Introduction and foreword

Introduction and foreword

"A truly intersectional feminism can reach everyone on the planet," K. Crenshaw is convinced. In the publication, activists, artists and researchers tell why and, above all, how Crenshaw continues to inspire them today.

“A truly intersectional feminism can reach everyone on the planet”… This statement was made by Kimberlé Crenshaw during the “Where We Go From Here?” panel discussion during the Women’s Town Hall & Reception held at the National Press Club in Washington D.C. in January 2017. Only when the rights and interests of the most marginalized people are enforced, so her conviction, will feminism reach everyone across the globe. This is the core task of any intersectional approach: not just scratching the surface but specifically tackling social injustices at their very roots.

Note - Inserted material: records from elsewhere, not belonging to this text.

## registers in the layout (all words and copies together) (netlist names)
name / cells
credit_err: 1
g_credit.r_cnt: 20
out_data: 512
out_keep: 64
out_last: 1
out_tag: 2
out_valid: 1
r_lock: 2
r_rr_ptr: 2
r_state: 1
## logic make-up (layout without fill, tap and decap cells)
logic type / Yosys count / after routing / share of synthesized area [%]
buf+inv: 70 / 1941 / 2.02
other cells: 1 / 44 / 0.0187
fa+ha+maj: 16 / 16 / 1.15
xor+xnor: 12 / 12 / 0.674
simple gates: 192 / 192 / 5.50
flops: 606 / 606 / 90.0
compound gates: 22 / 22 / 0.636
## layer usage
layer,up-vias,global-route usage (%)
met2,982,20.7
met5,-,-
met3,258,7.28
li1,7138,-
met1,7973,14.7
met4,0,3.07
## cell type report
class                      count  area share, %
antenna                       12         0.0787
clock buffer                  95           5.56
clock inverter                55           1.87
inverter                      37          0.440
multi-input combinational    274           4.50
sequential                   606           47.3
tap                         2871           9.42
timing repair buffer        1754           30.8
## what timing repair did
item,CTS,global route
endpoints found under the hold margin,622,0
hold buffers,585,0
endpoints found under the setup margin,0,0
**config.mk**
```make
export PLATFORM = sky130hd
export DESIGN_NAME = game_state
export DESIGN_NICKNAME = d
export VERILOG_FILES = /design/src/rtl/game_state.sv
export SDC_FILE = /design/constraint.sdc
export NUM_CORES = 1
export LEC_CHECK = 0
export ABC_AREA = 1
export BUFFER_PORTS_ARGS = -buffer_cell sky130_fd_sc_hd__buf_2
export CORE_MARGIN = 2
export CORE_UTILIZATION = 60
export CTS_CLUSTER_DIAMETER = 30
export CTS_CLUSTER_SIZE = 20
export DETAILED_ROUTE_END_ITERATION = 8
export GPL_TIMING_DRIVEN = 0
export PLACE_DENSITY = 0.8
export SLEW_MARGIN = 20
export SYNTH_ARGS = -nofsm -noshare
export SYNTH_HDL_FRONTEND = slang
export SYNTH_SLANG_ARGS = --single-unit
```
**constraint.sdc**
```tcl
create_clock -name clk -period 2.95 [get_ports clk]
set_input_delay 0.295 -clock clk [delete_from_list [all_inputs] [get_ports clk]]
set_output_delay 0.295 -clock clk [all_outputs]
set_load 0.01 [all_outputs]
```
**src/rtl/game_state.sv**
```systemverilog
// game_state: round and scoring controller for the Frogger game.
//
// This block consumes the death/win flags from the collision checker. It
// sequences the death and win pauses and drives the round reset that holds
// the frog and car movers at their start positions. It also keeps lives,
// level and a two-digit BCD score for the seven-segment display. Every
// output is a register or a decode of registers; no input reaches an output
// combinationally.
//
// Parameters:
//   START_LIVES     lives loaded at reset/restart (1..3)
//   MAX_LEVEL       level saturation value (1..15)
//   RESPAWN_CYCLES  length of the death/win pause in clk cycles (>= 1)
//
// Ports:
//   clk              in   system clock
//   reset            in   asynchronous, active-high reset
//   death_collision  in   frog overlaps a car (level, synchronous)
//   win_collision    in   frog reached goal row (level, synchronous)
//   restart          in   new-game request (level, synchronous)
//   round_reset      out  hold frog and cars at start positions
//   lives            out  remaining lives
//   level            out  current level, 1..MAX_LEVEL
//   score_tens       out  BCD tens digit
//   score_ones       out  BCD ones digit
//   game_over        out  high in OVER
//   state            out  phase code (0 PLAY, 1 DYING, 2 WINNING, 3 OVER)
//
// State table:
//   state   | meaning
//   PLAY    | normal play, collisions are acted on
//   DYING   | post-death pause, movers held
//   WINNING | post-win pause, movers held
//   OVER    | out of lives, waiting for restart

module game_state #(
  parameter int START_LIVES    = 3,
  parameter int MAX_LEVEL      = 9,
  parameter int RESPAWN_CYCLES = 12_500_000
) (
  input  logic       clk,
  input  logic       reset,
  input  logic       death_collision,
  input  logic       win_collision,
  input  logic       restart,
  output logic       round_reset,
  output logic [1:0] lives,
  output logic [3:0] level,
  output logic [3:0] score_tens,
  output logic [3:0] score_ones,
  output logic       game_over,
  output logic [1:0] state
);

  localparam int TW = $clog2(RESPAWN_CYCLES + 1);

  localparam logic [TW-1:0] TIMER_LOAD = TW'(RESPAWN_CYCLES - 1);
  localparam logic [1:0]    LIVES_INIT = 2'(START_LIVES);
  localparam logic [3:0]    LEVEL_MAX  = 4'(MAX_LEVEL);

  typedef enum logic [1:0] {
    PLAY    = 2'd0,
    DYING   = 2'd1,
    WINNING = 2'd2,
    OVER    = 2'd3
  } state_e;

  state_e        state_q, state_d;
  logic [1:0]    lives_q, lives_d;
  logic [3:0]    level_q, level_d;
  logic [3:0]    tens_q,  tens_d;
  logic [3:0]    ones_q,  ones_d;
  logic [TW-1:0] timer_q, timer_d;

  always_ff @(posedge clk or posedge reset) begin
    if (reset) begin
      state_q <= PLAY;
      lives_q <= LIVES_INIT;
      level_q <= 4'd1;
      tens_q  <= 4'd0;
      ones_q  <= 4'd0;
      timer_q <= '0;
    end else begin
      state_q <= state_d;
      lives_q <= lives_d;
      level_q <= level_d;
      tens_q  <= tens_d;
      ones_q  <= ones_d;
      timer_q <= timer_d;
    end
  end

  always_comb begin
    state_d = state_q;
    lives_d = lives_q;
    level_d = level_q;
    tens_d  = tens_q;
    ones_d  = ones_q;
    timer_d = timer_q;

    // restart wins over everything in every state; it also clears the timer
    // so a later pause always starts from a full load.
    if (restart) begin
      state_d = PLAY;
      lives_d = LIVES_INIT;
      level_d = 4'd1;
      tens_d  = 4'd0;
      ones_d  = 4'd0;
      timer_d = '0;
    end else begin
      unique case (state_q)
        PLAY: begin
          if (death_collision) begin
            if (lives_q != 2'd0) lives_d = lives_q - 2'd1;
            timer_d = TIMER_LOAD;
            state_d = DYING;
          end else if (win_collision) begin
            // BCD increment, saturating at 99
            if (ones_q != 4'd9) begin
              ones_d = ones_q + 4'd1;
            end else if (tens_q != 4'd9) begin
              ones_d = 4'd0;
              tens_d = tens_q + 4'd1;
            end
            if (level_q < LEVEL_MAX) level_d = level_q + 4'd1;
            timer_d = TIMER_LOAD;
            state_d = WINNING;
          end
        end
        DYING, WINNING: begin
          // The pause covers timer values LOAD..0, i.e. RESPAWN_CYCLES cycles.
          if (timer_q == '0) begin
            if (state_q == DYING && lives_q == 2'd0) state_d = OVER;
            else                                     state_d = PLAY;
          end else begin
            timer_d = timer_q - 1'b1;
          end
        end
        OVER: begin
          state_d = OVER;
        end
        default: state_d = PLAY;
      endcase
    end
  end

  assign round_reset = (state_q != PLAY);
  assign game_over   = (state_q == OVER);
  assign state       = state_q;
  assign lives       = lives_q;
  assign level       = level_q;
  assign score_tens  = tens_q;
  assign score_ones  = ones_q;

endmodule
```
==> results.toml, run 1 <==
[clocking]
clk_path_buf_depth = 2
htree_levels = 2
cts-resized-gates = 0
root_buffer = "clkbuf_8"
cts_tree = "built"
ctsHoldBuffers = 0
numCtsBuffers = 5
clock-sinks = 40
clk_pin_slew_ns = 0.08
post_cts_buffers = 0
clock_latency_ns = 0.29

[cells_and_area]
nets = 417
final_cells = 453
postLayoutCoreUtil_pct = 69.11
fill_cells = 355
n_antenna_cell = 0
syn_to_final_growth_pct = 11.65
drive_gt1_share_pct = 16.96

[route]
num_vias = 2466
first_pass_iters = 4
wl_per_cell_microns = 13.18
via_per_inst = 5.444
ant_nets = 0
drc = 0
routed_wl_mm = 5.971
drt_iter0_markers = 172

[logic_synthesis]
synthAdderAreaFrac_pct = 5.571
yosysTopAreaCell = "dfrtp_1"
syn_inst = 370
synth_top_area_share_pct = 34.35
ys_ff_latch = 40
synth_top_family_by_area = "simple AND/OR/NAND/NOR gates"
syn_nets = 387
synth_simple_gate_area_share_pct = 39.32
muxShareOfSynthArea_pct = 0.3714
synth_cell_types = 33
ys_seq_area_share_pct = 37.28
synth_compound_area_share_pct = 8.124
synth_area_per_cell_sq_um = 7.284
syn_area_sq_um = 2695
synthXorXnorAreaFrac_pct = 2.925
async_flop_share_pct = 100.0
ys.flop_type = "dfrtp_1"
synth-edff-count = 0
yosys_warnings = 0
netlist_top_cells_area = "dfrtp_1 34%, nand2_1 17%, nor2_1 6.5%"

[floorplanning]
die_area_sq_um = 5044
rows = 24
core_sq_um = 4354
die_h_microns = 71.02
io_pins = 23
initial_utilization_pct = 61.90
die_w_microns = 71.02

[power]
swShare_pct = 47.61
pwr-share-seq_pct = 33.3
vdd_drop_max_mv = 0.5232
p_comb_share_pct = 50.6
p_leak_nw = 1.553
powerDensity_nw_per_um2 = 925.1
p_clk_share_pct = 16.1
power.internal_w = 0.001458
switchingPower_w = 0.001325
finalPower_w = 0.002784

[sta]
hold_viol_final = 0
slew_violations = 0
setup_violations = 0
fin_ws_ns = 1.007
tns_ns = 0
fin_crit_sh_pct = 65.87
layout_min_cycle_time_ns = 1.943
worstMarginPinSlew_ns = 0.5542
fin_skew_ns = 0.008724
rsz0062_at_grt = "false"
slew_headroom_pct = 63.05
clock.fmax_mhz = 514.6

[critical_path]
critPathMaxFanout = 10
start_kind = "flop"
arrival_ns = 2.17
critical_path_class = "flop to flop"
end_kind = "flop"
cp.required_ns = 3.18

[global_route]
track_usage_pct = 26.57
antenna_found_initial = 0
grt_pass1_wl_mm = 10.78
grt_overflow = 0
grt_pass1_vias = 2496
grt_max_degree = 23

[place]
placed_cells = 445
hpwl_mm = 4.551
portBuffers = 22
pre_cts_ws_ns = 1.042
place_congestion = 0.9503

[worst_hold_path]
hold_path_class = "input port to async pin"

[status]
status = "completed"

[job]
maxCapViolations = 0
metal layers:
metal	share of wire, %	up-vias	track usage, %
li1	-	1249	-
met1	42	1131	32.72
met2	50	70	45.17
met3	5.1	16	5.556
met4	2.6	0	11.32
met5	0	-	0
synth_stat cells (2+ instances only):
cell and instances:
inv_1 33, xor2_1 6, dfstp_2 3, o21ai_1 2, nor2_4 5, a21oi_1 8
ha_1 12, nand3b_1 3, nand2_2 3, nor2_1 47, inv_2 3, o21ai_0 16
nor2_2 10, nor3_1 5, buf_6 3, nand3_1 30, o21ai_2 2, nand2_1 120
nand4_1 7, xnor2_1 3, dfrtp_1 37
power by group through the flow:
stage	Combinational, W	Clock, W	Sequential, W
4_1_cts	0.00140	0.000459	0.000923
3_5_place_dp	0.00140	0	0.000929
3_3_place_gp	0.00135	0	0.000923
6_report	0.00141	0.000447	0.000927
5_1_grt	0.00159	0.000483	0.000959
2_1_floorplan	0.00105	0	0.000913
cell families after synthesis:
kind of cell | Yosys count
flops | 40
buf+inv | 40
simple gates | 234
xor+xnor | 9
fa+ha+maj | 12
mux | 1
compound gates | 34
per-stage QoR:
step | hold slack [ns] | cell area, sq um
floorplan | 0.4704 | 2695
global placement | 0.4961 | 2870
detailed placement | 0.3546 | 2898
CTS | 0.03515 | 3009
global route | 0.06563 | 3009
finish | 0.02488 | 3009
flip-flops by register name (all words and copies together) (netlist names):
| register | count |
|---|---|
| timer_q | 24 |
| lives | 2 |
| score_ones | 4 |
| level | 4 |
| state | 2 |
| score_tens | 4 |
cell type report:
class	count	area, sq um	area share [%]
multi-input combinational	290	1518	50.44
sequential	40	1005	33.39
timing repair buffer	23	137.6	4.574
inverter	36	135.1	4.491
clock buffer	5	68.82	2.287
tap	52	65.06	2.162
clock inverter	3	42.54	1.414
buffer	4	37.54	1.247
path summary, 6_finish.rpt:
check / start / end / slack [ns] / cells after the start
setup / recovery: state[0] / timer_q[4] / 1.01 / 9
hold / removal: reset / score_ones[0] / 0.02 / 2
setup reg to reg: state[0] / timer_q[4] / 1.01 / 9
hold reg to reg: lives[1] / lives[1] / 0.52 / 2
max in group asynchronous: reset / timer_q[6] / 2.46 / 3
min in group clk: restart / level[3] / 0.42 / 3
critical path, stage by stage (launching register included):
cell     delay (ns)
dfrtp_1        0.43
inv_1          0.06
ha_1           0.46
inv_2          0.11
nor2_1         0.17
nand4_2        0.18
nand2_4        0.16
buf_6          0.16
nand2_1        0.06
nand2_1        0.08
layout by cell type, fill, tap and decap left out:
cell type	instances
inv_1	32
a21oi_1	8
nor2_1	47
a31oi_4	1
buf_6	3
clkinv_2	1
clkinvlp_4	1
nand2_2	3
nand3_1	30
nand2_1	120
xnor2_1	3
a31oi_2	1
nand4_1	7
nor2_8	1
clkbuf_1	1
inv_2	4
buf_2	22
nand3_2	1
nand3b_1	3
ha_1	12
o21ai_0	16
a21oi_4	1
nor3_1	5
buf_16	1
o21ai_1	2
a22oi_1	1
xor2_1	6
dfrtp_1	37
nand2_4	1
o22ai_1	1
nor2_2	10
clkbuf_8	5
nor2_4	5
mux2i_1	1
bufinv_16	1
nand4_2	1
o21ai_2	2
dfstp_2	3
o211ai_1	1
Note: power is estimated with default switching activity, not from simulation.
==> inputs of run 2 (changes only) <==
--- a/config.mk
+++ b/config.mk
@@ -5,15 +5,15 @@
 export SDC_FILE = /design/constraint.sdc
 export NUM_CORES = 1
 export LEC_CHECK = 0
-export ABC_AREA = 1
+export ABC_AREA = 0
 export BUFFER_PORTS_ARGS = -buffer_cell sky130_fd_sc_hd__buf_2
 export CORE_MARGIN = 2
-export CORE_UTILIZATION = 60
+export CORE_UTILIZATION = 53
 export CTS_CLUSTER_DIAMETER = 30
 export CTS_CLUSTER_SIZE = 20
 export DETAILED_ROUTE_END_ITERATION = 8
 export GPL_TIMING_DRIVEN = 0
-export PLACE_DENSITY = 0.8
+export PLACE_DENSITY = 0.75
 export SLEW_MARGIN = 20
 export SYNTH_ARGS = -nofsm -noshare
 export SYNTH_HDL_FRONTEND = slang
==> constraint.sdc (replaced) <==
create_clock -name clk -period 1.7 [get_ports clk]
set_input_delay 0.17 -clock clk [delete_from_list [all_inputs] [get_ports clk]]
set_output_delay 0.17 -clock clk [all_outputs]
set_load 0.01 [all_outputs]
==> results.toml, run 2 <==
[status]
status = "finished, violations left"
violations = "negative setup slack"

[logic_synthesis]
synth_cell_types = 53
synthXorXnorAreaFrac_pct = 1.801
async_flop_share_pct = 100.0
yosysTopAreaCell = "dfrtp_1"
yosys_warnings = 0
synth-edff-count = 0
synth_simple_gate_area_share_pct = 22.65
ys_seq_area_share_pct = 41.33
ys.flop_type = "dfrtp_1"
synth_top_family_by_area = "compound AO/OA/AOI/OAI gates"
synthAdderAreaFrac_pct = 6.176
synth_compound_area_share_pct = 23.01
muxShareOfSynthArea_pct = 0.4117
yosysMostFrequentCell = "dfrtp_1"
syn_area_sq_um = 2431
synth_top_area_share_pct = 38.09
syn_nets = 274
synthTopCellsByCount = "37 x dfrtp_1, 21 x nor2_1, 20 x a21oi_1"
syn_inst = 257
synth_area_per_cell_sq_um = 9.459
netlist_top_cells_area = "dfrtp_1 38%, ha_1 6.2%, a21oi_1 4.1%"
ys_ff_latch = 40

[sta]
hold_viol_final = 0
setup_violations = 26
worstMarginPinSlew_ns = 0.7690
slew_headroom_pct = 48.73
layout_min_cycle_time_ns = 1.939
fin_skew_ns = 0.01004
clock.fmax_mhz = 515.7
fin_crit_sh_pct = 114.1
fin_ws_ns = -0.2392
rsz0062_at_grt = "true"
slew_violations = 0

[worst_hold_path]
hold_path_class = "input port to flop"

[cells_and_area]
drive_gt1_share_pct = 46.67
n_antenna_cell = 0
largest_reg_flops = 24
fill_cells = 241
max_flop_register = "timer_q"
final_cell_mix = "30 x dfrtp_1, 22 x buf_2, 22 x buf_4"
layout_commonest_cell = "dfrtp_1"
stdcell_area_sq_um = 3498
syn_to_final_growth_pct = 43.90
nets = 331
postLayoutCoreUtil_pct = 79.79
seq_area_sq_um = 1013
multiInputGateArea_sq_um = 1745
final_cells = 367

[route]
routed_wl_mm = 6.763
drc = 0
via_per_inst = 6.248
num_vias = 2293
ant_nets = 0
drt_iter0_markers = 91
first_pass_iters = 4
wl_per_cell_microns = 18.43

[power]
finalPower_w = 0.006311
vdd_drop_max_mv = 1.022
p_leak_nw = 1.499
powerDensity_nw_per_um2 = 1804

[floorplanning]
io_pins = 23
die_area_sq_um = 5144
core_sq_um = 4384
rows = 24
initial_utilization_pct = 55.45
die_w_microns = 71.73
die_h_microns = 71.73

[global_route]
grt_pass1_wl_mm = 10.75
grt_pass1_vias = 2246
track_usage_pct = 26.90
grt_max_degree = 22
antenna_found_initial = 0
grt_overflow = 0

[critical_path]
start_kind = "flop"
critical_path_class = "flop to flop"
end_kind = "flop"
critPathMaxFanout = 6
cp.required_ns = 1.85
arrival_ns = 2.08

[place]
pre_cts_ws_ns = -0.4178
placed_area_sq_um = 2740
placed_cells = 331
place_congestion = 0.8119
portBuffers = 21
hpwl_mm = 3.885

[clocking]
numCtsBuffers = 5
clock_latency_ns = 0.30
cts_tree = "built"
root_buffer = "clkbuf_8"
htree_levels = 2
clk_path_buf_depth = 2
clock-sinks = 40
clk_pin_slew_ns = 0.08

[job]
maxCapViolations = 0
-- run 2: cell types whose count changed after synthesis, sizes merged, moves of 6 or more --
cell and change:
a21o +6, a21oi +11, a311oi +14, clkbuf +7, inv -21, nand2 -109, nand2b +6, nand3 -24
nor2 -41, nor4 +8, o21ai -8
-- run 2: layout make-up --
type,count,share of cell area (%)
clock inverter,2,1.001
multi-input combinational,190,49.89
inverter,15,1.609
clock buffer,6,2.074
tap,52,1.860
timing repair buffer,50,11.55
sequential,40,28.97
buffer,12,3.040
-- run 2: routing by layer --
metal,part of all wire (%),GRT usage [%],vias up
met3,5.4,6.329,16
met2,51,43.31,72
met4,2.5,14.47,0
met1,41,33.52,1128
met5,0,0,-
li1,-,-,1077
-- run 2: critical path: stages (launching register included) --
cell and delay [ns]:
dfrtp_1 0.40, inv_2 0.12, ha_4 0.14, nor4b_4 0.19, nand4_1 0.15, buf_6 0.17, o21a_4 0.26, buf_8 0.16
a21oi_4 0.14, a311oi_2 0.05
-- run 2: report_power, final --
group,internal (W),total (W),switching (W)
Combinational,0.00182,0.00381,0.00199
Sequential,0.00124,0.00173,0.000496
Clock,0.000436,0.000774,0.000338
-- run 2: worst paths after layout --
kind / from / end / slack, ns / cells past startpoint
worst max-delay path: timer_q[0] / timer_q[4] / -0.24 / 9
worst min-delay path: death_collision / state[1] / 0.32 / 4
worst max register to register: timer_q[0] / timer_q[4] / -0.24 / 9
worst min register to register: lives[1] / lives[1] / 0.50 / 2
max in group asynchronous: reset / lives[1] / 0.72 / 4
min in group asynchronous: reset / timer_q[6] / 0.43 / 3
-- run 2: per-stage QoR --
step / hold WS (ns) / TNS, ns
2_1_floorplan: 0.3473 / -0.9946
3_3_place_gp: 0.4937 / -8.447
5_1_grt: 0.3693 / -7.630
3_5_place_dp: 0.2075 / -9.152
4_1_cts: 0.2317 / -3.393
6_report: 0.3204 / -5.134
-- run 2: cells by family (layout without fill, tap and decap cells) --
group,after synthesis,count (layout)
AND/OR/NAND/NOR,96,96
AO/OA/AOI/OAI,76,76
flip-flops,40,40
buffers and inverters,27,85
adder cells (fa/ha/maj),12,12
XOR/XNOR,5,5
multiplexers,1,1
-- run 2: timing repair --
| item | CTS | global route |
|---|---|---|
| buffers inserted | 16 | 8 |
| pin swaps | 23 | 17 |
| hold buffers | 1 | 0 |
| endpoints found under the setup margin | 37 | 32 |
| gates resized for setup | 59 | 30 |
| hold endpoints to repair | 19 | 0 |
| cloned | 3 | 0 |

In searching for a title to this small collection of texts by and for Kimberlé Crenshaw, the Center for Intersectional Justice (CIJ) and the Gunda Werner Institute were instantly on the same page. This is what it is about: we want to disband the norm that upholds white people without impairments as the standard and degrades People of Color, queer and trans people. To our mind, only by doing so can we make any form of contribution towards the grand project of global justice, which truly includes everybody—no matter how different our reality of life—and which strives to overcome patriarchy, capitalism and racism as the key intertwined systems of rule. What therefore could be more obvious than to act on the assumption of a concept that finds its voice in the interaction of various forms of discrimination, and makes people visible and empowers them in all their diversity and political struggles? Intersectionality is more than a theoretical concept. It is a political project.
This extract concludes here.